### What is needed
The required result is each line of the entries below containing the string "cntBig".

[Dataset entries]
This is an optimization exercise on Yosys and OpenROAD, whose aim is small area, a short achievable clock period and few clock cycles per item, not a production implementation.
Only simulation tests tie the RTL to the original design; equivalence was not proved.

--- design/flow/design.v ---
package mulDivOpPkg;
  typedef enum logic [2:0] {
    opMul    = 3'b000,
    opMulh   = 3'b001,
    opMulhsu = 3'b010,
    opMulhu  = 3'b011,
    opDiv    = 3'b100,
    opDivu   = 3'b101,
    opRem    = 3'b110,
    opRemu   = 3'b111
  } opCodeT;
  function automatic logic isDivOp(input logic [2:0] op);
    isDivOp = op[2];
  endfunction
  function automatic logic lOpSigned(input logic [2:0] op);
    lOpSigned = (op == 3'b001) || (op == 3'b100) || (op == 3'b110);
  endfunction
  function automatic logic rOpSigned(input logic [2:0] op);
    rOpSigned = (op == 3'b001) || (op == 3'b010) || (op == 3'b100) || (op == 3'b110);
  endfunction
  function automatic logic wantsHigh(input logic [2:0] op);
    wantsHigh = (op == 3'b001) || (op == 3'b010) || (op == 3'b011);
  endfunction
  function automatic logic wantsRemainder(input logic [2:0] op);
    wantsRemainder = (op == 3'b110) || (op == 3'b111);
  endfunction
endpackage
package mulDivCtrlPkg;
  typedef enum logic [1:0] {
    stIdle,
    stBusy,
    stOffer,
    stRelease
  } stageStateT;
  typedef enum logic [1:0] {
    kIdle,
    kRun,
    kDone
  } kernelStateT;
endpackage
`timescale 1ns/1ps
module mulDivUnit
#(
  parameter int dataWidth = 32
) (
  input  logic                 clk,
  input  logic                 rstN,
  input  logic                 inReq,
  output logic                 inAck,
  input  logic [2:0]           opCode,
  input  logic [dataWidth-1:0] lOp,
  input  logic [dataWidth-1:0] rOp,
  output logic                 outReq,
  input  logic                 outAck,
  output logic [dataWidth-1:0] result,
  output logic                 divByZero,
  output logic                 divOverflow
);
  localparam int W = 37;
  logic sMul, sAl, sIt, sFin;
  logic oAckQ;
  logic [2:0] op;
  logic [33:0] A;       
  logic [W-1:0] H;      
  logic [31:0] L;       
  logic bm1;            
  logic uMask;          
  logic off;            
  logic [5:0] cnt;      
  logic [5:0] itc;      
  logic zf;             
  logic negRes;
  logic dzR;
  logic ovR;
  logic isIdle;
  assign isIdle = !(sMul || sAl || sIt || sFin);
  logic lastMul, lastIt, finishing, outFree, loadPorts, capture;
  assign lastMul = sMul && zf;
  assign lastIt = sIt && zf && !negRes;
  assign finishing = lastMul || lastIt || sFin;
  assign outFree = !outReq && !oAckQ;
  assign loadPorts = isIdle || (finishing && outFree);
  assign capture = loadPorts && inReq && !inAck;
  logic negD;
  assign negD = A[33];
  logic [3:0] mb;
  assign mb = uMask ? 4'b0000 : L[3:0];
  logic d0one, d0two, d0neg, d1one, d1two, d1neg;
  assign d0one = mb[0] ^ bm1;
  assign d0two = (mb[1] & ~mb[0] & ~bm1) | (~mb[1] & mb[0] & bm1);
  assign d0neg = mb[1];
  assign d1one = mb[2] ^ mb[1];
  assign d1two = (mb[3] & ~mb[2] & ~mb[1]) | (~mb[3] & mb[2] & mb[1]);
  assign d1neg = mb[3];
  logic [W-1:0] aExt, a2Ext;
  assign aExt = {{(W-34){A[33]}}, A};
  assign a2Ext = {aExt[W-2:0], 1'b0};
  logic sel1, sel2, neg1;
  assign sel1 = sMul ? d0one : sIt;
  assign sel2 = sMul && d0two;
  assign neg1 = sMul ? d0neg : (sIt && !negD);
  logic [W-1:0] in0, in1, in2, pp1;
  assign in1 = ((sel1 ? aExt : '0) | (sel2 ? a2Ext : '0)) ^ {W{neg1}};
  assign pp1 = ((d1one ? aExt : '0) | (d1two ? a2Ext : '0)) ^ {W{d1neg}};
  assign in2 = sMul ? {pp1[W-3:0], d1neg, d1neg} : '0;
  logic inv0;
  assign inv0 = sFin && negRes;
  logic [W-1:0] src0;
  always_comb begin
    if (sMul || sIt) src0 = H;
    else if (op[1]) src0 = H;
    else src0 = {{(W-32){1'b0}}, L};
  end
  assign in0 = src0 ^ {W{inv0}};
  logic c0, cin;
  assign c0 = (sMul && d0neg) || (sIt && !negD) || (inv0 && !(op[1] && off));
  assign cin = (sMul && d1neg) || (sIt && off);
  logic [W-1:0] csaS, csaC, sum;
  assign csaS = in0 ^ in1 ^ in2;
  assign csaC = {(in0[W-2:0] & in1[W-2:0]) | (in0[W-2:0] & in2[W-2:0]) | (in1[W-2:0] & in2[W-2:0]), c0};
  logic [W:0] sumX;
  assign sumX = {csaS, 1'b1} + {csaC, cin};
  assign sum = sumX[W:1];
  logic q;
  assign q = !sum[W-1];
  function automatic logic [5:0] bitLen(input logic [31:0] v);
    bitLen = 6'd0;
    for (int i = 0; i < 32; i++) begin
      if (v[i]) bitLen = 6'(i + 1);
    end
  endfunction
  logic divOpP, divSgnP, negNP, negDP, dzP, ovP;
  assign divOpP = opCode[2];
  assign divSgnP = (opCode == 3'd4) || (opCode == 3'd6);
  assign negNP = divSgnP && rOp[31];
  assign negDP = divSgnP && lOp[31];
  assign dzP = (lOp == 32'd0);
  assign ovP = divSgnP && (rOp == 32'h80000000) && (lOp == 32'hffffffff);
  logic [6:0] sh;
  assign sh = {1'b0, bitLen(negNP ? ~rOp : rOp)} + {6'd0, negNP}
            - {1'b0, bitLen(negDP ? ~lOp : lOp)};
  logic [31:0] mulRes, divRes;
  always_comb begin
    if (op == 3'd0) mulRes = {sum[3:0], L[31:4]};
    else if (op == 3'd3) mulRes = sum[31:0];
    else mulRes = sum[35:4];
  end
  always_comb begin
    if (sFin) divRes = sum[31:0];
    else if (!op[1]) divRes = {L[30:0], q};
    else if (q) divRes = sum[31:0];
    else divRes = H[31:0];
  end
  logic cntBig, cntLast;
  assign cntBig = (cnt[5:2] != 4'd0);
  assign cntLast = cntBig ? (cnt == 6'd4) : (cnt == 6'd1);
  always_ff @(posedge clk) begin
    if (!rstN) begin
      sMul <= 1'b0;
      sAl <= 1'b0;
      sIt <= 1'b0;
      sFin <= 1'b0;
      inAck <= 1'b0;
      outReq <= 1'b0;
      oAckQ <= 1'b0;
    end else begin
      oAckQ <= outAck;
      if (capture) begin
        inAck <= 1'b1;
      end else if (!inReq) begin
        inAck <= 1'b0;
      end
      if (finishing && outFree) begin
        outReq <= 1'b1;
      end else if (outAck) begin
        outReq <= 1'b0;
      end
      if (loadPorts) begin
        sMul <= capture && !divOpP;
        sFin <= capture && divOpP && (dzP || sh[6]);
        sIt <= capture && divOpP && !dzP && (sh == 7'd0);
        sAl <= capture && divOpP && !dzP && !sh[6] && (sh != 7'd0);
      end else if (sAl) begin
        if (cntLast) begin
          sAl <= 1'b0;
          sIt <= 1'b1;
        end
      end else if (sIt && !lastIt) begin
        if (zf) begin
          sIt <= 1'b0;
          sFin <= 1'b1;
        end
      end
    end
  end
  always_ff @(posedge clk) begin
    if (finishing && outFree) begin
      result <= sMul ? mulRes : divRes;
      divByZero <= dzR;
      divOverflow <= ovR;
    end
    if (loadPorts) begin
      op <= opCode;
      A <= {{2{mulDivOpPkg::lOpSigned(opCode) && lOp[31]}}, lOp};
      L <= !divOpP ? rOp : (dzP ? 32'hffffffff : 32'd0);
      H <= !divOpP ? '0 : {{(W-32){1'b0}}, negNP ? ~rOp : rOp};
      off <= divOpP && negNP;
      bm1 <= 1'b0;
      uMask <= 1'b0;
      cnt <= sh[5:0];
      itc <= !divOpP ? ((opCode == 3'd3) ? 6'd8 : 6'd7) : sh[5:0];
      zf <= divOpP && (sh == 7'd0);
      negRes <= opCode[1] ? negNP : ((negNP ^ negDP) && !dzP);
      dzR <= divOpP && dzP;
      ovR <= ovP;
    end else if (sMul) begin
      if (!zf) begin
        H <= {{4{sum[W-1]}}, sum[W-1:4]};
        L <= {sum[3:0], L[31:4]};
        bm1 <= L[3];
        itc <= itc - 6'd1;
        zf <= (itc == 6'd1);
        uMask <= (itc == 6'd1) && (op == 3'd3);
      end
    end else if (sAl) begin
      if (cntBig) begin
        A <= {A[29:0], 4'd0};
        cnt <= cnt - 6'd4;
      end else begin
        A <= {A[32:0], 1'b0};
        cnt <= cnt - 6'd1;
      end
    end else if (sIt && !lastIt) begin
      if (q) begin
        H <= sum;
        off <= 1'b0;
      end
      L <= {L[30:0], q};
      A <= {A[33], A[33:1]};
      itc <= itc - 6'd1;
      zf <= (itc == 6'd1);
    end
  end
endmodule
--- design/flow/run.sh ---
#!/bin/bash
# synth_recipe.tcl (not shown) runs the flow's synth.tcl, then flattens the netlist and writes it again
# the make line also repeats each setting of config.mk as NAME=value (left out here)
make -C /OpenROAD-flow-scripts/flow DESIGN_CONFIG=/design/flow/config.mk WORK_HOME=/design/flow/orfs CLKGATE_MAP_FILE= SYNTH_SCRIPT=/design/flow/synth_recipe.tcl finish
--- design/flow/config.mk ---
export PLATFORM = sky130hd
export DESIGN_NAME = mulDivUnit
export DESIGN_NICKNAME = mulDivUnit
export VERILOG_FILES = /design/flow/design.v
export SDC_FILE = /design/flow/constraint.sdc
export NUM_CORES = 4
export LEC_CHECK = 0
export CAP_MARGIN = 20
export CORE_MARGIN = 2
export CORE_UTILIZATION = 40
export SLEW_MARGIN = 20
--- design/flow/constraint.sdc ---
create_clock -name core_clock -period 5.0 [get_ports {clk}]
set_input_delay 1.0000 -clock core_clock [delete_from_list [all_inputs] [get_ports {clk}]]
set_output_delay 1.0000 -clock core_clock [all_outputs]
set_load 0.01 [all_outputs]
==> summary.txt <==
[repair_timing]
action,CTS,global route
cloned,5,1
hold buffers,0,0
setup endpoints to repair,99,103
pin swaps,72,32
gates resized for setup,120,82
buffers inserted,23,10
[worst max-delay path: cells and delay by family (launching register included)]
family / cells / cell delay, ns
simple gates: 4 / 0.57
xor+xnor: 2 / 0.33
buf+inv: 8 / 1.07
compound gates: 10 / 1.78
fa+ha+maj: 2 / 0.78
flops: 1 / 0.48
[cell families after synthesis]
kind of cell	after synthesis
simple gates	634
compound gates	718
buf+inv	292
xor+xnor	181
flops	166
fa+ha+maj	93
mux	93
[cell usage after synthesis, types with 25 or more instances]
cell type,n,share of area (%)
inv_1,120,2.5
and2_1,39,1.4
a22oi_1,72,3.0
or3_1,27,0.94
edfxtp_1,157,26
nand2_1,191,4.0
xnor2_1,160,7.8
ha_1,55,3.8
o211ai_1,27,1.1
fa_1,38,4.3
nor2_1,136,2.9
nor3_1,45,1.3
a211oi_1,47,2.0
a31oi_1,25,0.87
clkbuf_1,132,2.8
nand3_1,74,2.1
o21ai_0,132,3.7
and3_1,34,1.2
mux2i_1,90,5.0
a21oi_1,189,5.3
[through the flow]
stage	std cells	worst slack, ns	cell area, um2	hold slack [ns]
4_1_cts	3230	-0.123	24300	0.436
3_3_place_gp	3179	-0.729	22900	0.423
6_report	3240	-0.227	24800	0.432
5_1_grt	3240	-0.348	24800	0.448
2_1_floorplan	2177	0.0176	18000	0.400
3_5_place_dp	3179	-0.831	22900	0.407
[routing by layer]
layer  track usage (%)  vias to the layer above  wire length, um
li1                  -                     8957                -
met1              42.7                     9447            31100
met3              7.57                      168             7640
met4              18.5                        0             4740
met5                 0                        -                0
met2              48.7                      997            33100
[registers in the layout (all words and copies together) (netlist names), 3 cells and up]
signal	flops
H	37
result	32
A	34
op	3
cnt	6
itc	6
L	32
[worst max-delay path by stage]
stage	from	to	slack (ns)	cells past startpoint
2_1_floorplan	L[1]$_DFFE_PP_	H[0]$_DFFE_PP_	0.02	21
3_5_place_dp	opCode[2]	sAl$_SDFF_PN0_	-0.83	23
6_report	L[1]$_DFFE_PP_	result[22]$_DFFE_PP_	-0.23	26
4_1_cts	L[1]$_DFFE_PP_	result[15]$_DFFE_PP_	-0.12	23
5_1_grt	L[1]$_DFFE_PP_	result[15]$_DFFE_PP_	-0.35	24
3_3_place_gp	opCode[2]	sAl$_SDFF_PN0_	-0.73	23
[area by class of cell]
| type | instances | area (um2) | area share (%) |
|---|---|---|---|
| Clock buffer | 17 | 425 | 1.72 |
| Timing Repair Buffer | 608 | 5250 | 21.2 |
| Tap cell | 592 | 741 | 2.99 |
| Inverter | 122 | 460 | 1.86 |
| Sequential cell | 166 | 4900 | 19.8 |
| Clock inverter | 15 | 160 | 0.646 |
| Multi-Input combinational cell | 1720 | 12900 | 51.9 |
==> results.toml <==
[floorplan]
io_pins = 107
dieArea_mm2 = 0.0464
die_h_um = 215
die_w_um = 215
rows = 77
coreArea_mm2 = 0.0441
start_util_pct = 40.5

[synthesis]
syn_nets = 2341
muxShareOfSynthArea_pct = 5.23
synthSimpleGateAreaFrac_pct = 17.1
netlist_area_mm2 = 0.0179
postSynth.asyncResetShare_pct = 0
yosys_warnings = 1
postSynthCellCount = 2177
synth_edf_count = 157
ys.flop_type = "edfxtp_1"
ys_seq_elements = 166
synth-compound-area-share_pct = 26.8
yosysSeqAreaShare_pct = 27.4
synth_area_per_cell_um2 = 8.21
synth_top_family_by_area = "compound AO/OA/AOI/OAI gates"
synthXorXnorAreaFrac_pct = 8.94
synth.distinct_cells = 90
synthAdderAreaFrac_pct = 8.10

[timing]
fin_crit_ns = 5.23
post-route-period-util_pct = 105
rsz0062_at_grt = "true"
setup_viol = 74
setup_slack_ns = -0.227
slew_violations = 0
slew_headroom_pct = 27.3
tns_ns = -9.99
max_freq_mhz = 191
fin_skew_ns = 0.0127
finalHoldViolCount = 0
worst_pin_slew_ns = 1.09

[clock_network]
cts_buffers = 17
clock_sink_count = 166
cts_tree = "done"
cts.htree.levels = 4
cts-root-buf = "clkbuf_16"
clock_path_buffers = 2
worstSkewPairLatency_ns = 0.47
cts.clk_slew.worst_paths_ns = 0.08

[routing]
drtPass1Iterations = 7
post_drt_via_cell_ratio = 6.04
drt-total-wl_um = 76600
vias = 19600
drt-initial-drc-count = 2537
routedWlPerCell_um = 23.6
final_antenna_net_count = 0
drc = 0

[critical_path]
critPathSlowestCell = "fa_1"
end_kind = "flop"
arrival_ns = 5.48
timing.rr.start = "L[1]$_DFFE_PP_"
reg2reg_depth = 26
rrSetupSlack_ns = -0.23
slowest_delay_ns = 0.55
cp.required_ns = 5.25
crit_path_frequent_cell = "buf_4"
timing.rr.end = "result[22]$_DFFE_PP_"
crit_type = "flop to flop"
cp_max_fo = 7
worst_setup_path_start_kind = "flop"

[run]
drv_cap = 0

[grt]
grt_usage_pct = 32.4
grt_max_degree = 83
gr-total-overflow = 0
grt_antenna_before_repair = 0
grt_pass1_vias = 19000
grt_first_pass_wirelength_um = 115000

[cells_and_area]
drive_above_1_share_pct = 27.4
most-common-layout-cells = "buf_4 (463), nand2_1 (182), a21oi_1 (176)"
final_util_pct = 56.2
fill_cells = 4105
finalNetCount = 2799
final_common_cell = "buf_4"
syn_to_final_growth_pct = 38.6
n_antenna_cell = 0

[placed_design]
hpwl_um = 58100
gp_congestion = 0.998
portBuffers = 106

[min_path]
min_path_type = "flop to flop"
hp-start = "dzR$_DFFE_PN_"
worstHoldPathCells = 0
whs_endpoint = "divByZero$_DFFE_PP_"

[outcome]
status = "finished with violations"
check.faults = "negative setup slack"
Testbench counts, summed over its fixed seeds: cycles 16,616, items 2,048.

separate check: timing with driven ports:
Ports are ideal in the flow. The routed layout listed here was re-timed in OpenROAD. Step 1, drivers: a clkbuf_16 drives clk and a buf_2 each remaining input, both assumed. Step 2, shift: input delay + t, output delay - t, t = (earliest + latest rising clock arrival at the registers) / 2. This alone moves slack from input paths to output paths. Slacks: ideal ports / drivers / drivers and shift; pairs: ideal ports / drivers.
t (ns): 0.518
setup slack, ns: -0.227 / -0.227 / -0.464
hold WS [ns]: 0.432 / 0.432 / 0.432
pins driven straight from the clock port: 1
For this run, drivers alone change the setup slack by 0.000 ns; drivers and shift together by -0.237 ns.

### Solved problem
  logic cntBig, cntLast;
  assign cntBig = (cnt[5:2] != 4'd0);
  assign cntLast = cntBig ? (cnt == 6'd4) : (cnt == 6'd1);
      if (cntBig) begin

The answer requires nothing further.